(Dataset entries)
━━━

==> config.mk <==
export PLATFORM = sky130hd
export DESIGN_NAME = uart_tx_ctrl
export DESIGN_NICKNAME = d
export VERILOG_FILES = /design/src/rtl/uart_tx_pkg.sv /design/src/rtl/uart_tx_ctrl_bit_timer.sv /design/src/rtl/uart_tx_ctrl.sv
export SDC_FILE = /design/constraint.sdc
export NUM_CORES = 1
export LEC_CHECK = 0
export ABC_AREA = 0
export CAP_MARGIN = 20
export CORE_MARGIN = 2
export CORE_UTILIZATION = 45
export DETAILED_ROUTE_END_ITERATION = 8
export MAX_ROUTING_LAYER = met4
export PLACE_DENSITY = 0.77
export SLEW_MARGIN = 15
export SYNTH_ARGS = -nofsm -noshare
export SYNTH_HDL_FRONTEND = slang
export SYNTH_SLANG_ARGS = --single-unit
==> constraint.sdc <==
create_clock -name clk -period 1.9 [get_ports clk]
set_input_delay 0.475 -clock clk [delete_from_list [all_inputs] [get_ports clk]]
set_output_delay 0.475 -clock clk [all_outputs]
set_load 0.005 [all_outputs]
==> src/rtl/uart_tx_pkg.sv <==
// Shared definitions for the UART transmit path: FSM state encoding, the
// default payload width and the idle line level.
package uart_tx_pkg;

    localparam int DEFAULT_DATA_WIDTH = 8;
    localparam logic IDLE_LEVEL = 1'b1;

    localparam logic [2:0] ST_IDLE   = 3'd0;
    localparam logic [2:0] ST_START  = 3'd1;
    localparam logic [2:0] ST_DATA   = 3'd2;
    localparam logic [2:0] ST_PARITY = 3'd3;
    localparam logic [2:0] ST_STOP   = 3'd4;

    typedef enum logic [2:0] {
        IDLE   = ST_IDLE,
        START  = ST_START,
        DATA   = ST_DATA,
        PARITY = ST_PARITY,
        STOP   = ST_STOP
    } tx_state_t;

endpackage

==> src/rtl/uart_tx_ctrl_bit_timer.sv <==
// Bit-period timer: counts clk cycles inside one serial bit and flags the
// last one. A synchronous clear restarts the period on every FSM step.
module uart_bit_timer #(
    parameter int CLKS_PER_BIT = 1
) (
    input  logic clk,
    input  logic rst_n,
    input  logic i_clear,
    output logic o_last_tick
);

    localparam int TW = (CLKS_PER_BIT > 1) ? $clog2(CLKS_PER_BIT) : 1;
    localparam logic [TW-1:0] LAST_TICK = TW'(CLKS_PER_BIT - 1);

    logic [TW-1:0] r_tick_cnt;

    assign o_last_tick = (r_tick_cnt == LAST_TICK);

    // NOTE: sequential state uses non-blocking assignments so every register
    // samples the pre-edge values of its neighbours.
    always_ff @(posedge clk or negedge rst_n) begin
        if (!rst_n) begin
            r_tick_cnt <= '0;
        end else if (i_clear) begin
            r_tick_cnt <= '0;
        end else if (!o_last_tick) begin
            r_tick_cnt <= r_tick_cnt + 1'b1;
        end
    end

endmodule

==> src/rtl/uart_tx_ctrl.sv <==
// UART transmit frame controller: latches a byte, then serialises
// start, LSB-first data, optional parity (from the external parity block), stop.
module uart_tx_ctrl
    import uart_tx_pkg::*;
#(
    parameter int DATA_WIDTH   = DEFAULT_DATA_WIDTH,
    parameter int CLKS_PER_BIT = 1
) (
    input  logic                  clk,
    input  logic                  rest,
    input  logic [DATA_WIDTH-1:0] p_data,
    input  logic                  data_valid,
    input  logic                  par_en,
    input  logic                  par_bit,
    output logic [DATA_WIDTH-1:0] frame_data,
    output logic                  tx_out,
    output logic                  busy
);

    localparam int BW = $clog2(DATA_WIDTH);
    localparam logic [BW-1:0] LAST_BIT = BW'(DATA_WIDTH - 1);

    tx_state_t     r_state;
    logic [BW-1:0] r_bit_cnt;
    logic          r_par_en;
    logic          w_last_tick;
    logic          w_timer_clear;
    logic [BW-1:0] w_next_bit;

    // The timer restarts on every bit boundary and is held clear while idle,
    // so START always begins at tick 0.
    assign w_timer_clear = (r_state == IDLE) || w_last_tick;
    assign w_next_bit    = r_bit_cnt + 1'b1;

    uart_bit_timer #(
        .CLKS_PER_BIT (CLKS_PER_BIT)
    ) u_bit_timer (
        .clk         (clk),
        .rst_n       (rest),
        .i_clear     (w_timer_clear),
        .o_last_tick (w_last_tick)
    );

    always_ff @(posedge clk or negedge rest) begin
        if (!rest) begin
            r_state    <= IDLE;
            r_bit_cnt  <= '0;
            r_par_en   <= 1'b0;
            frame_data <= '0;
            tx_out     <= IDLE_LEVEL;
            busy       <= 1'b0;
        end else begin
            case (r_state)
                IDLE: begin
                    tx_out    <= IDLE_LEVEL;
                    busy      <= 1'b0;
                    r_bit_cnt <= '0;
                    if (data_valid) begin
                        frame_data <= p_data;
                        r_par_en   <= par_en;
                        tx_out     <= 1'b0;
                        busy       <= 1'b1;
                        r_state    <= START;
                    end
                end

                START: begin
                    if (w_last_tick) begin
                        r_state   <= DATA;
                        r_bit_cnt <= '0;
                        tx_out    <= frame_data[0];
                    end
                end

                DATA: begin
                    if (w_last_tick) begin
                        if (r_bit_cnt == LAST_BIT) begin
                            r_bit_cnt <= '0;
                            if (r_par_en) begin
                                // par_bit has long settled from frame_data by now.
                                r_state <= PARITY;
                                tx_out  <= par_bit;
                            end else begin
                                r_state <= STOP;
                                tx_out  <= IDLE_LEVEL;
                            end
                        end else begin
                            r_bit_cnt <= w_next_bit;
                            tx_out    <= frame_data[w_next_bit];
                        end
                    end
                end

                PARITY: begin
                    if (w_last_tick) begin
                        r_state <= STOP;
                        tx_out  <= IDLE_LEVEL;
                    end
                end

                STOP: begin
                    if (w_last_tick) begin
                        r_state <= IDLE;
                        busy    <= 1'b0;
                        tx_out  <= IDLE_LEVEL;
                    end
                end

                default: begin
                    r_state   <= IDLE;
                    r_bit_cnt <= '0;
                    tx_out    <= IDLE_LEVEL;
                    busy      <= 1'b0;
                end
            endcase
        end
    end

endmodule
* Word-level counts from Yosys, hierarchy flattened
Cells that the tools add are included.
Operators by class: add/subtract/negate cells 2, order comparisons 1, equal/unequal tests 12, muxes and demuxes 25, bitwise operators 3, reductions and logical operators 9
Operators by type and width (count):
- $mux 3 | 9
- $pmux 3 s5 | 1
- $ne 2x2->1 const B | 7
- $mux 1 | 11
- $pmux 3 s3 | 1
- $eq 3x2->1 const B | 2
- $eq 3x3->1 const B | 2
- $reduce_and 3->1 | 2
- $reduce_and 6->1 | 1
- $lt 3x4->1 const B | 1
- $pmux 1 s4 | 1
- $reduce_and 2->1 | 2
- $add 3x1->3 const B | 1
- $bmux 1 s3 | 1
- $eq 3x1->1 const B | 1
- $logic_not 3->1 | 1
- $not 1->1 | 3
- $pmux 1 s3 | 1
- $reduce_or 3->1 | 1
- $reduce_or 2->1 | 1
- $add 1x1->1 const B | 1
- $logic_or 1x1->1 | 1
Word-level totals: flip-flop bits (word level) 18, output and inout bits 10, logic and storage cells 59

* Depth between registers and ports, before layout
Gate-level depths: netlist of the first run.
depth after elaboration 6, mapped depth 5, mapped depth without buffers 5

* By module
From an unflattened synthesis of the first run, not the netlist that was laid out.
Second synthesis, totals: cells, all modules 88, area total of the unflattened synthesis 940.9 um2
By module, submodules not included:
- uart_tx_ctrl | instances 1, cells an instance 86, area each 929.6 um2, sequential area each 426.7 um2
- uart_bit_timer | instances 1, cells an instance 2, area each 11.3 um2, sequential area each 0.0 um2

* Least setup slack after synthesis of the first run
OpenSTA, ideal clock, no wires.
path type register to register, from reg r_bit_cnt[0], to reg tx_out, library setup time 91 ps, data arrival time 1431 ps, required time 1809 ps, path slack 378 ps, stages on the path, launching flop included 6, cells stage by stage dfrtp_1 ha_1 ha_1 mux4_2 o2111ai_1 o211ai_1
On the way: longest elaborated chain between the ends 6, elaborated cells on any way between the ends 7, classes of those cells add/sub (1); eq/ne (1); mux (5)
RTL lines:
- from (decl) | line uart_tx_ctrl.sv:24 | logic [BW-1:0] r_bit_cnt;
- from (signal assigned) | line uart_tx_ctrl.sv:88 | r_bit_cnt <= w_next_bit;
- $add 3x1->3 | line uart_tx_ctrl.sv:33 | assign w_next_bit = r_bit_cnt + 1'b1;
- $bmux 1 s3 | line uart_tx_ctrl.sv:89 | tx_out <= frame_data[w_next_bit];
- $mux 1 (not written as such) | line uart_tx_ctrl.sv:89
- $mux 1 (*) | line uart_tx_ctrl.sv:77 | if (r_bit_cnt == LAST_BIT) begin
- $mux 1 (*) | line uart_tx_ctrl.sv:76 | if (w_last_tick) begin
- $pmux 1 s4 (*) | line uart_tx_ctrl.sv:53 | case (r_state)
- to (signal assigned) | line uart_tx_ctrl.sv:71 | tx_out <= frame_data[0];
- to (signal assigned) | line uart_tx_ctrl.sv:82 | tx_out <= par_bit;
- to (signal assigned) | line uart_tx_ctrl.sv:89
- to (decl) | line uart_tx_ctrl.sv:16 | output logic tx_out,
Mark *: on every way between the ends. The rest lies on a longest branch, timed or not. The select of a mux whose other input is x is not followed. A chain may end at the register's enable or synchronous reset.

* Final worst setup path of the first run
from reg tx_out, to out tx_out
No word-level cell between the ends.

==> results of run 1 <==
state kept, by name, summed over array words and instances (netlist names):
name,count
r_state,3
busy,1
frame_data,8
r_bit_cnt,3
r_par_en,1
tx_out,1
per-layer routing:
layer | wire length [um] | up-vias | global-route usage, %
li1 | - | 328 | -
met1 | 844 | 319 | 24.6
met2 | 822 | 19 | 28.9
met3 | 63 | 2 | 4.53
met4 | 12 | 0 | 6.49
met5 | 0 | - | -
per-stage QoR:
step           cells  cell area (um^2)
3_5_place_dp     123              1140
3_3_place_gp     123              1140
5_1_grt          127              1160
6_report         127              1160
2_1_floorplan     73               855
4_1_cts          127              1160
Yosys cell counts (all sizes together):
master	instances
a22oi	1
nand2	5
o211ai	1
dfstp	1
o21ai	3
mux2i	1
and3b	1
ha	2
o2bb2ai	3
nor4b	1
nor2	2
buf	1
nor3	4
nor3b	2
mux2	10
nor2b	2
and2	1
a221oi	1
and3	1
a21oi	5
inv	3
o21a	1
clkbuf	2
mux4	1
a211o	1
o2111ai	1
dfrtp	16
area by class of cell:
type                       instances  area [um^2]
clock buffer                       4         26.3
fill                             146          599
inverter                           3         11.3
multi-input combinational         50          404
sequential                        17          427
tap                               25         31.3
timing repair buffer              28          265
power by group through the flow:
stage               sequential (mW)  clock [mW]  combinational (mW)
CTS                           0.686       0.193               0.811
global route                  0.713       0.215               0.880
detailed placement            0.691           0               0.805
floorplan                     0.660           0               0.454
global placement              0.684           0               0.788
finish                        0.684       0.187               0.804
worst max-delay path by stage:
stage	from	endpoint	slack (ns)	cells after the start
global route	tx_out	tx_out	0.08	1
global placement	data_valid	frame_data[6]	0.10	4
finish	tx_out	tx_out	0.14	1
CTS	tx_out	tx_out	0.13	1
floorplan	r_bit_cnt[0]	tx_out	0.38	5
detailed placement	data_valid	frame_data[6]	0.09	4
logic make-up (layout without fill, tap and decap cells):
kind of cell / Yosys count / in the layout / synth area share [%]
and+or+nand+nor: 19 / 19 / 13.9
AOI/OAI and AO/OA: 17 / 17 / 13.5
DFF: 17 / 17 / 49.9
buffers and inverters: 6 / 35 / 2.78
adders and majority gates: 2 / 2 / 2.93
muxes: 12 / 12 / 17.0
placed cells by master (no fill, tap or decap), drive strengths merged:
cell,netlist,layout
o2111ai,1,1
o21a,1,1
and2,1,1
mux4,1,1
nor2b,2,2
o211ai,1,1
buf,1,6
a221oi,1,1
and3b,1,1
and3,1,1
ha,2,2
nor2,2,2
mux2i,1,1
nand2,5,5
nor4b,1,1
clkbuf,2,4
inv,3,3
dfrtp,16,16
nor3b,2,2
dfstp,1,1
clkdlybuf4s50,0,22
mux2,10,10
a211o,1,1
o21ai,3,3
a21oi,5,5
nor3,4,4
o2bb2ai,3,3
a22oi,1,1
==> results_dict.tcl, run 1 <==
set metrics [dict create \
    ys_top_cells_by_area "dfrtp_1 47%, mux2_2 13%, dfstp_2 3.1%" \
    r2r-start "r_bit_cnt[1]" \
    crit_family "flip-flops" \
    grt_antenna_before_repair 0 \
    hold_viol_final 0 \
    cp-end-kind "primary output" \
    routedWlPerCell_um 13.7 \
    area_growth_pct 36.3 \
    fp-row-count 15 \
    antenna_cells 0 \
    ff2ff_path_depth 5 \
    power.density_mw_per_mm2 1440 \
    portBuffers 22 \
    setup-tns-final_ns 0 \
    vias_per_cell 5.26 \
    seqPwrFrac_pct 40.8 \
    grt.overflow.total 0 \
    io_pins 23 \
    cts-buffers-inserted 3 \
    ant_nets 0 \
    hold_class "in2async" \
    start_util_pct 48.4 \
    clk_latency_ns 0.28 \
    r2r_setup_slack_ns 0.34 \
    die_w_um 47.6 \
    wl_mm 1.74 \
    rsz0062_at_grt "false" \
    tightest_slew_ns 0.438 \
    final_nets 118 \
    period_share_pct 92.6 \
    ys_seq_elements 17 \
    yosys.area.top_type "dfrtp_1" \
    core_area_mm2 0.00176 \
    cp.required_ns 1.42 \
    cts_setup_buffers 0 \
    final_util_pct 66.0 \
    avgSynthCellArea_um2 11.7 \
    intPower_mw 1.12 \
    cts_tree "yes" \
    fin_total_pwr_mw 1.68 \
    cts_hold_buf 0 \
    fmax_mhz 568 \
    path_class "reg2out" \
    pwr-share-comb_pct 48.0 \
    htreeDepth 1 \
    relSlewSlack_pct 70.7 \
    synthDistinctLibCells 27 \
    crit_slowest_cell "dfstp_2" \
    drt_iter0_drc 8 \
    power_leakage_nw 0.493 \
    die-area_mm2 0.00226 \
    finClkSkew_ns 0.00586 \
    drc_errors 0 \
    grt_pass1_wl_mm 2.84 \
    worst_slack_ns 0.141 \
    gp_congestion 0.782 \
    power_switching_uw 553 \
    path_clk_slew_ns 0.10 \
    place_ws_ns 0.0906 \
    synth_nets 88 \
    yosysSeqAreaShare_pct 49.9 \
    finalCriticalPeriod_ns 1.76 \
    whs_ns 0.489 \
    dp_hpwl_mm 1.28 \
    track_usage_pct 18.9 \
    synth_cells 73 \
    ir_drop_uv 992 \
    switching_share_pct 33.0 \
    critPathArrivalTime_ns 1.28 \
    cts_sinks 17 \
    drive_gt1_share_pct 21.6 \
    synth_top_cell_area_share_pct 46.9 \
    grt_pass1_vias 662 \
    vias 668 \
    outcome "complete, no violations" \
    post_cts_resized 0 \
    critPathMaxFanout 1 \
    syn_area_um2 855 \
    critical_path_buf_inv_count 1 \
    grt_max_degree 14 \
    r2r-end "tx_out" \
    die_h_um 47.6 \
    cap_viol_max_count 0 \
    start_kind "register" \
    yosysWarningCount 0 \
    cpPeakStageDelay_ns 0.52 \
    path_cells "clkdlybuf4s50_1" \
    p_clk_share_pct 11.2 \
    setup_viol 0 \
    cts_root_buffer "clkbuf_4" \
    clockBufferDepth 2 \
    maxSlewViolCount 0 \
    first_pass_iters 4 \
]
Note: power is estimated with default switching activity, not from simulation.
==> run 2: changes to the inputs <==
Settings changed: CORE_MARGIN 2 to default.
==> run 2 against run 1 <==
Utilization is 0.35 points higher. Critical endpoint unchanged. Via count up 1.3%. Sequential cell count unchanged. Highest routed layer unchanged.
==> results_dict.tcl, run 2 (synthesized netlist as in run 1, its figures left out) <==
set metrics [dict create \
    outcome "complete, no violations" \
    critical_path_buf_inv_count 1 \
    instances_no_fill 126 \
    tightest_slew_ns 0.407 \
    clockBufferDepth 2 \
    cts_root_buffer "clkbuf_4" \
    post_cts_resized 0 \
    cts_setup_buffers 0 \
    top_register "frame_data" \
    r2r-end "tx_out" \
    die-area_mm2 0.00208 \
    top_regs "frame_data x8, r_bit_cnt x3, r_state x3" \
    htreeDepth 1 \
    r2r-start "r_bit_cnt[1]" \
    cts_sinks 17 \
    cp-end-kind "primary output" \
    path_depth 1 \
    cap_viol_max_count 0 \
    ir_drop_uv 728 \
    wl_mm 1.71 \
    routedWlPerCell_um 13.6 \
    r2r_setup_slack_ns 0.31 \
    path_cells "clkdlybuf4s50_1" \
    final_nets 117 \
    hold_viol_final 0 \
    io_pins 23 \
    place_ws_ns 0.0576 \
    ant_nets 0 \
    path_class "reg2out" \
    finClkSkew_ns 0.000594 \
    crit_slowest_cell "dfstp_2" \
    area_growth_pct 35.6 \
    ff2ff_path_depth 5 \
    die_w_um 45.6 \
    critPathCapture "tx_out" \
    power.density_mw_per_mm2 1440 \
    grt_pass1_vias 612 \
    path_clk_slew_ns 0.10 \
    fin_area_mm2 0.00116 \
    grt_antenna_before_repair 0 \
    finalCriticalPeriod_ns 1.76 \
    drt_iter0_drc 5 \
    core_area_mm2 0.00175 \
    cp.required_ns 1.42 \
    portBuffers 22 \
    worst_slack_ns 0.135 \
    cts_tree "yes" \
    drive_gt1_share_pct 21.8 \
    vias 677 \
    period_share_pct 92.9 \
    setup_viol 0 \
    grt_max_degree 14 \
    rsz0062_at_grt "false" \
    fin_total_pwr_mw 1.66 \
    first_pass_iters 4 \
    final_common_cell "clkdlybuf4s50_1" \
    fmax_mhz 567 \
    dp.cells 122 \
    dp_hpwl_mm 1.27 \
    crit_family "flip-flops" \
    vias_per_cell 5.37 \
    layout_common_cells "22 x clkdlybuf4s50_1, 16 x dfrtp_1, 10 x mux2_2" \
    power_leakage_nw 0.491 \
    final_util_pct 66.4 \
    die_h_um 45.6 \
    grt.overflow.total 0 \
    start_util_pct 49.0 \
    critPathMaxFanout 1 \
    start_kind "register" \
    whs_ns 0.474 \
    track_usage_pct 18.4 \
    hold_class "in2async" \
    grt_pass1_wl_mm 2.63 \
    largest_register_ffs 8 \
    antenna_cells 0 \
    crit_start "tx_out" \
    clk_latency_ns 0.28 \
    placed_cell_area_mm2 0.00113 \
    critPathArrivalTime_ns 1.29 \
    fp-row-count 15 \
    maxSlewViolCount 0 \
    gp_congestion 0.763 \
    cts-buffers-inserted 3 \
    cpPeakStageDelay_ns 0.52 \
    relSlewSlack_pct 72.8 \
    cts_hold_buf 0 \
    drc_errors 0 \
    setup-tns-final_ns 0 \
]
-- run 2: changes by cell type in the layout (fill, tap and decap cells not counted) --
cell,before,now
clkinv_2,0,1
clkbuf_1,1,0
buf_4,6,5
-- run 2: layout make-up --
class                   instances  area [um^2]
clock inverters                 1         5.00
inverters                       3         11.3
fillers                       140          587
repair buffers                 27          258
well taps                      25         31.3
clock buffers                   3         22.5
multi-input cells              50          404
flip-flops and latches         17          427
-- run 2: per-layer routing --
layer	vias to the layer above	global-route usage [%]	wire (um)
li1	327	-	-
met1	325	24.2	796
met2	21	27.7	816
met3	4	2.38	76
met4	0	9.09	23
met5	-	-	0
-- run 2: worst min-delay path by stage --
stage | depth (start not counted) | to | slack [ns]
2_1_floorplan | 0 | busy | 0.18
3_3_place_gp | 1 | r_bit_cnt[1] | 0.51
3_5_place_dp | 1 | r_bit_cnt[2] | 0.52
4_1_cts | 1 | r_par_en | 0.49
5_1_grt | 1 | r_par_en | 0.49
6_report | 1 | frame_data[0] | 0.47
-- run 2: where the power goes --
group	internal (mW)	switching, mW
clock network	0.0782	0.111
logic	0.502	0.288
registers	0.529	0.155
total	1.11	0.554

━━━

§ **Goal of the exercise**: Write out a verbatim copy of the data, beginning with its first line and ending with the line that contains "assign o_last_tick = (r_tick_cnt".

§ **Solution for this exercise**:
==> config.mk <==
export PLATFORM = sky130hd
export DESIGN_NAME = uart_tx_ctrl
export DESIGN_NICKNAME = d
export VERILOG_FILES = /design/src/rtl/uart_tx_pkg.sv /design/src/rtl/uart_tx_ctrl_bit_timer.sv /design/src/rtl/uart_tx_ctrl.sv
export SDC_FILE = /design/constraint.sdc
export NUM_CORES = 1
export LEC_CHECK = 0
export ABC_AREA = 0
export CAP_MARGIN = 20
export CORE_MARGIN = 2
export CORE_UTILIZATION = 45
export DETAILED_ROUTE_END_ITERATION = 8
export MAX_ROUTING_LAYER = met4
export PLACE_DENSITY = 0.77
export SLEW_MARGIN = 15
export SYNTH_ARGS = -nofsm -noshare
export SYNTH_HDL_FRONTEND = slang
export SYNTH_SLANG_ARGS = --single-unit
==> constraint.sdc <==
create_clock -name clk -period 1.9 [get_ports clk]
set_input_delay 0.475 -clock clk [delete_from_list [all_inputs] [get_ports clk]]
set_output_delay 0.475 -clock clk [all_outputs]
set_load 0.005 [all_outputs]
==> src/rtl/uart_tx_pkg.sv <==
// Shared definitions for the UART transmit path: FSM state encoding, the
// default payload width and the idle line level.
package uart_tx_pkg;

    localparam int DEFAULT_DATA_WIDTH = 8;
    localparam logic IDLE_LEVEL = 1'b1;

    localparam logic [2:0] ST_IDLE   = 3'd0;
    localparam logic [2:0] ST_START  = 3'd1;
    localparam logic [2:0] ST_DATA   = 3'd2;
    localparam logic [2:0] ST_PARITY = 3'd3;
    localparam logic [2:0] ST_STOP   = 3'd4;

    typedef enum logic [2:0] {
        IDLE   = ST_IDLE,
        START  = ST_START,
        DATA   = ST_DATA,
        PARITY = ST_PARITY,
        STOP   = ST_STOP
    } tx_state_t;

endpackage

==> src/rtl/uart_tx_ctrl_bit_timer.sv <==
// Bit-period timer: counts clk cycles inside one serial bit and flags the
// last one. A synchronous clear restarts the period on every FSM step.
module uart_bit_timer #(
    parameter int CLKS_PER_BIT = 1
) (
    input  logic clk,
    input  logic rst_n,
    input  logic i_clear,
    output logic o_last_tick
);

    localparam int TW = (CLKS_PER_BIT > 1) ? $clog2(CLKS_PER_BIT) : 1;
    localparam logic [TW-1:0] LAST_TICK = TW'(CLKS_PER_BIT - 1);

    logic [TW-1:0] r_tick_cnt;

    assign o_last_tick = (r_tick_cnt == LAST_TICK);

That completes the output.